Voor de duidelijkheid, dit zijn de betreffende bepalingen:
Art. 7.2 (Wet op het hoger onderwijs en wetenschappelijk onderzoek)
Het onderwijs wordt gegeven en de examens worden afgenomen in het Nederlands. In afwijking van de eerste volzin kan een andere taal worden gebezigd:
a. wanneer het een opleiding met betrekking tot die taal betreft,
b. wanneer het onderwijs betreft dat in het kader van een gastcollege door een anderstalige docent gegeven wordt, of
c. indien de specifieke aard, de inrichting of de kwaliteit van het onderwijs dan wel de herkomst van de studenten daartoe noodzaakt, overeenkomstig een door het instellingsbestuur vastgestelde gedragscode.
Art. 2.6 (AWB)
1. Bestuursorganen en onder hun verantwoordelijkheid werkzame personen gebruiken de Nederlandse taal,
tenzij bij wettelijk voorschrift anders is bepaald.

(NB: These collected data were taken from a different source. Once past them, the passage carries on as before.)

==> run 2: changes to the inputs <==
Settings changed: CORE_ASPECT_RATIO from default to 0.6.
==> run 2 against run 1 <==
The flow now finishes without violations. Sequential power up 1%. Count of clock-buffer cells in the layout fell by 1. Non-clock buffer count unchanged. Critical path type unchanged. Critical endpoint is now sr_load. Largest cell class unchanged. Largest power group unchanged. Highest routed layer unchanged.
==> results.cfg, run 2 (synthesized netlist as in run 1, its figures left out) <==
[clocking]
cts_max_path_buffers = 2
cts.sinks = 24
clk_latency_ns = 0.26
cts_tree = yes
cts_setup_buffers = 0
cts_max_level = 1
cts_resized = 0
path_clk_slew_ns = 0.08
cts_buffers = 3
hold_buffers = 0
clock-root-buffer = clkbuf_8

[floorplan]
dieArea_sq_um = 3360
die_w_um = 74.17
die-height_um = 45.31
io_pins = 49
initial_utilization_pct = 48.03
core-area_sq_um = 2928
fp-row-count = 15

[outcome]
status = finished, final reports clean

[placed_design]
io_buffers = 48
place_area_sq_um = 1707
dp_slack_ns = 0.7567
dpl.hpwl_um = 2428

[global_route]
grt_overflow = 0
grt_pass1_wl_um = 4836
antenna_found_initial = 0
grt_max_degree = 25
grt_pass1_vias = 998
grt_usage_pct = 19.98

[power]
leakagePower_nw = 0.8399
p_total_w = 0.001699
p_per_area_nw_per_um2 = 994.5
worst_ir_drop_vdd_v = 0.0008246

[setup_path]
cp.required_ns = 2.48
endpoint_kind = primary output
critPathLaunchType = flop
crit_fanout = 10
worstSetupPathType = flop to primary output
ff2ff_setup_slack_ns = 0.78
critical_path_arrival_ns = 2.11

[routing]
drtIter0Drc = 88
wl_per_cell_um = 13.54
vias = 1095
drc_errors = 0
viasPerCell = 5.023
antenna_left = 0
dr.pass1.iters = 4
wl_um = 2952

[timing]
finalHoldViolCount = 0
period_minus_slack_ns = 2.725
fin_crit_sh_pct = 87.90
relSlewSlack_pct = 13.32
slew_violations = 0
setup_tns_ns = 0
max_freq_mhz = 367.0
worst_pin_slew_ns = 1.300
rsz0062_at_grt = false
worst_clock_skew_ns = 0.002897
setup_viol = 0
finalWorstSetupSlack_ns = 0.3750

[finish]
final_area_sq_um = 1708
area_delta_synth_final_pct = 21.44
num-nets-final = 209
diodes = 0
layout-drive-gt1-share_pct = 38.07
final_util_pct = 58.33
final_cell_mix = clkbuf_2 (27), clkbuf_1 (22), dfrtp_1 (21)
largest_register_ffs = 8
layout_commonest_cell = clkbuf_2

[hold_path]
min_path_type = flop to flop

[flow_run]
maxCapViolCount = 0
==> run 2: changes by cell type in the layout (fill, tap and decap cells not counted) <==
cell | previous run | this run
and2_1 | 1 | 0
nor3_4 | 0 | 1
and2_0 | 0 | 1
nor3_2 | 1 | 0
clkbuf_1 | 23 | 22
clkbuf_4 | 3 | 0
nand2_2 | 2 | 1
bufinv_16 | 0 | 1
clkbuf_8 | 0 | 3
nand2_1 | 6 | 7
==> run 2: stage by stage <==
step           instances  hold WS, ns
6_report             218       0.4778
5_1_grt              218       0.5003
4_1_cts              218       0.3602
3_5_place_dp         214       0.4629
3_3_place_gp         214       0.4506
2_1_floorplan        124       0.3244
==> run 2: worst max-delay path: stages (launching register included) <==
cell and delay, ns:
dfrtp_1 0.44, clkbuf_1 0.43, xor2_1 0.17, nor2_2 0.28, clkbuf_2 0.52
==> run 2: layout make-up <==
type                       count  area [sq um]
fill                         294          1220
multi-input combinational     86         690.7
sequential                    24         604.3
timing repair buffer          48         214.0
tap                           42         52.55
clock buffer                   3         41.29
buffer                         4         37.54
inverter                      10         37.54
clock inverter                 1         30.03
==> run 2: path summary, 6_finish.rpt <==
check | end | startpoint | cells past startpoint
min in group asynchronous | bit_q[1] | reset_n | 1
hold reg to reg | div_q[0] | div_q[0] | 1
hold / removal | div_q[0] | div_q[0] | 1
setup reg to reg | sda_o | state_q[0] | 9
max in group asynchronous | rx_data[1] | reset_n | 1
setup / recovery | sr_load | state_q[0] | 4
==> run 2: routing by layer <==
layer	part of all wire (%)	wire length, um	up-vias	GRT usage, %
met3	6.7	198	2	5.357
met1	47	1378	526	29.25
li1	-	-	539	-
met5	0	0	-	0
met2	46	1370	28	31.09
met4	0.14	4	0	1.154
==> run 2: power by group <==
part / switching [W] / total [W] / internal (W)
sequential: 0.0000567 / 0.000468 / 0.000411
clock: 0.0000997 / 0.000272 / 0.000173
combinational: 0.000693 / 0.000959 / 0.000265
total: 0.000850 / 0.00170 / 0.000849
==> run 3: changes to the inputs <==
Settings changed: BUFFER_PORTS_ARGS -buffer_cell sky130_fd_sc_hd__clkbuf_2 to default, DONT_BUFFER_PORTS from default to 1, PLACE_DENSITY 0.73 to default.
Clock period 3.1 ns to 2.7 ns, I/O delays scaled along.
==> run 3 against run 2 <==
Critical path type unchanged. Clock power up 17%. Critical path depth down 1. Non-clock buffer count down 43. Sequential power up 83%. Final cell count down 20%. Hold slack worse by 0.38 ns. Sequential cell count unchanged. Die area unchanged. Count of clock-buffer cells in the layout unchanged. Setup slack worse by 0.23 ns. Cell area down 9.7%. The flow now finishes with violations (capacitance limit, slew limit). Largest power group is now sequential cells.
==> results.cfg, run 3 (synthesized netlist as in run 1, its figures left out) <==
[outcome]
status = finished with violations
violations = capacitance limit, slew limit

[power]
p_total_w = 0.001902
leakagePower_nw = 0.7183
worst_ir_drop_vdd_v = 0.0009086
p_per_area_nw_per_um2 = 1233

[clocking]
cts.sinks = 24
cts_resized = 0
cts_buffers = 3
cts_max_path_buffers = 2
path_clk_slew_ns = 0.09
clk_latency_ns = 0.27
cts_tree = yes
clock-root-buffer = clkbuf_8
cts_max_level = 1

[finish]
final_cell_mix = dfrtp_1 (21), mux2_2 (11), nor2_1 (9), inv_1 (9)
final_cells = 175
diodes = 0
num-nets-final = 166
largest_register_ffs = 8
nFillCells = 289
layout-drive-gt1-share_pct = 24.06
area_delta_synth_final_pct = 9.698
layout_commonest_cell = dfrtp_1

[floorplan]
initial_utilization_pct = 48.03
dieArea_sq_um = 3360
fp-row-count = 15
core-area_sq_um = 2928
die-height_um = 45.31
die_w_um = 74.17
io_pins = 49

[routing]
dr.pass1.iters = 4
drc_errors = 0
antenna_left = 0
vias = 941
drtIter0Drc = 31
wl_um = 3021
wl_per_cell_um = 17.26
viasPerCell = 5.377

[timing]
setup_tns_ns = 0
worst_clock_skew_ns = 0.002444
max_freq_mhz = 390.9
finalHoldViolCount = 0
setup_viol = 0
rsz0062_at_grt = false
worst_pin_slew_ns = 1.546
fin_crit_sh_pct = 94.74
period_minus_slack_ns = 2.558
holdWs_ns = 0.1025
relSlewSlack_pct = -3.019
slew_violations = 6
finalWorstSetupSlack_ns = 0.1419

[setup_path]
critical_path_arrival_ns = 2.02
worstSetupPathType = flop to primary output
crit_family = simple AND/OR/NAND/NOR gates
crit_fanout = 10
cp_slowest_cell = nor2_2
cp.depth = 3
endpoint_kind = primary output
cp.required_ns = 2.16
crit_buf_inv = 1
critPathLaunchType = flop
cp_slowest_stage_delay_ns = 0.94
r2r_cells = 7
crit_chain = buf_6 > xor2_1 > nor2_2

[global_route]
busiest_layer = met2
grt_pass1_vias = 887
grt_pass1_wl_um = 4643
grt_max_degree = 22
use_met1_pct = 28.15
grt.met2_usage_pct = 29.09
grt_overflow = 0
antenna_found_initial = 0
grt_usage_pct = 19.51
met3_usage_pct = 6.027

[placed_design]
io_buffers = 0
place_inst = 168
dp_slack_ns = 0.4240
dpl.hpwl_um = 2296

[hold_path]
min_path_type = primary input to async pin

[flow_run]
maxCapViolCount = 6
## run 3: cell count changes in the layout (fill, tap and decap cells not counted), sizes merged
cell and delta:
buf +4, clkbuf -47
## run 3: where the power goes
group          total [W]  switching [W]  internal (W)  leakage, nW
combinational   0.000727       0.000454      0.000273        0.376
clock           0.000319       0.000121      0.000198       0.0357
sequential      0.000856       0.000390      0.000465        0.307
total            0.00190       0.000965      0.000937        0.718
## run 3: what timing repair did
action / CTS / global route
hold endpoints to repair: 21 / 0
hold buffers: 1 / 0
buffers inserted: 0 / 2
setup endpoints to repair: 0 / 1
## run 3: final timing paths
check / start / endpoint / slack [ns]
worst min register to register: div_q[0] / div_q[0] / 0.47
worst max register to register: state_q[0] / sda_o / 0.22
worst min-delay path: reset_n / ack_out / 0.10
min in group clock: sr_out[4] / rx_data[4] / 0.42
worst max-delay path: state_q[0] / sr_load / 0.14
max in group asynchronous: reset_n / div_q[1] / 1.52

2. In afwijking van het eerste lid kan een andere taal worden gebruikt indien het gebruik daarvan doelmatiger is en de belangen van derden daardoor niet onevenredig worden geschaad.
Weia Reinboud zegt
De ‘behoudensconstructie is niet zo wonderlijk, het is een formulering om ergens onderuit te komen als je er geen zin in hebt. Zoiets zit ook al in artikel 1, je mag op allerlei manieren niet discrimeren ‘in gelijke gevallen’. Iemand in een asielprocedure bijvoorbeeld zit helemaal niet in een gelijke situatie als mensen met een NLs paspoort, bijvoorbeeld.
Marc van Oostendorp zegt
Ja, dat snap ik wel. Maar het maakt zo’n artikel natuurlijk wel leeg. Als er dus een wet komt die zegt: niemand het land uit, is dat nog grondwettelijk, want de grondwet zegt dat mensen vrij het land uitmogen, behalve dat ze moeten voldoen aan die wet. In dat artikel staat dus eigenlijk al dat de wet altijd voor de Grondwet gaat.
Robbert-Jan Henkes zegt
En daarom is “vertalen wat er staat” zo’n onzinnige frase.